WORK REQUEST -
Please give back, word for word, each line from the start of the entries through the one in which "types for the two-speed start-up and clock-fail block" is found.

-.-.-

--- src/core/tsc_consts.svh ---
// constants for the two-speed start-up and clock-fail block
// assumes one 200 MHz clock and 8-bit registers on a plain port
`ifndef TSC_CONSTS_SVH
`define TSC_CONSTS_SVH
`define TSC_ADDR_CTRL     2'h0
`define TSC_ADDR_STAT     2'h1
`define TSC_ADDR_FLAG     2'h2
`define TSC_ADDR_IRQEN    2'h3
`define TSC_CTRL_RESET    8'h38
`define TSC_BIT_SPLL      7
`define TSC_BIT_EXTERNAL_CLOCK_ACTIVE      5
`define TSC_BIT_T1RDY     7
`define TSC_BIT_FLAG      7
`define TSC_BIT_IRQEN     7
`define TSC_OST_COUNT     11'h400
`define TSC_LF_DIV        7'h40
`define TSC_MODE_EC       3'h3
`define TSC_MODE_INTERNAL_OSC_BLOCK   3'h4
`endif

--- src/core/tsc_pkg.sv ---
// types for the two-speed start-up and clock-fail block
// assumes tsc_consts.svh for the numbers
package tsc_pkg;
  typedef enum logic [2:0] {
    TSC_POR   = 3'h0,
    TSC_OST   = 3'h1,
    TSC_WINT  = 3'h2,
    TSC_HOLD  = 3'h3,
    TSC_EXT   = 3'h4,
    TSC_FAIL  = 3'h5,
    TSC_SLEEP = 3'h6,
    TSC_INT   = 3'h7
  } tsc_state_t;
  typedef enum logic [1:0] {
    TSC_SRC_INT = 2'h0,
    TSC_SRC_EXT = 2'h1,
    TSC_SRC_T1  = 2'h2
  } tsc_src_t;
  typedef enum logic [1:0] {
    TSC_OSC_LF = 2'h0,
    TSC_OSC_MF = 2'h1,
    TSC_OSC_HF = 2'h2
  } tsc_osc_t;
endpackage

-.-.-

WRITTEN REPLY -
--- src/core/tsc_consts.svh ---
// constants for the two-speed start-up and clock-fail block
// assumes one 200 MHz clock and 8-bit registers on a plain port
`ifndef TSC_CONSTS_SVH
`define TSC_CONSTS_SVH
`define TSC_ADDR_CTRL     2'h0
`define TSC_ADDR_STAT     2'h1
`define TSC_ADDR_FLAG     2'h2
`define TSC_ADDR_IRQEN    2'h3
`define TSC_CTRL_RESET    8'h38
`define TSC_BIT_SPLL      7
`define TSC_BIT_EXTERNAL_CLOCK_ACTIVE      5
`define TSC_BIT_T1RDY     7
`define TSC_BIT_FLAG      7
`define TSC_BIT_IRQEN     7
`define TSC_OST_COUNT     11'h400
`define TSC_LF_DIV        7'h40
`define TSC_MODE_EC       3'h3
`define TSC_MODE_INTERNAL_OSC_BLOCK   3'h4
`endif

--- src/core/tsc_pkg.sv ---
// types for the two-speed start-up and clock-fail block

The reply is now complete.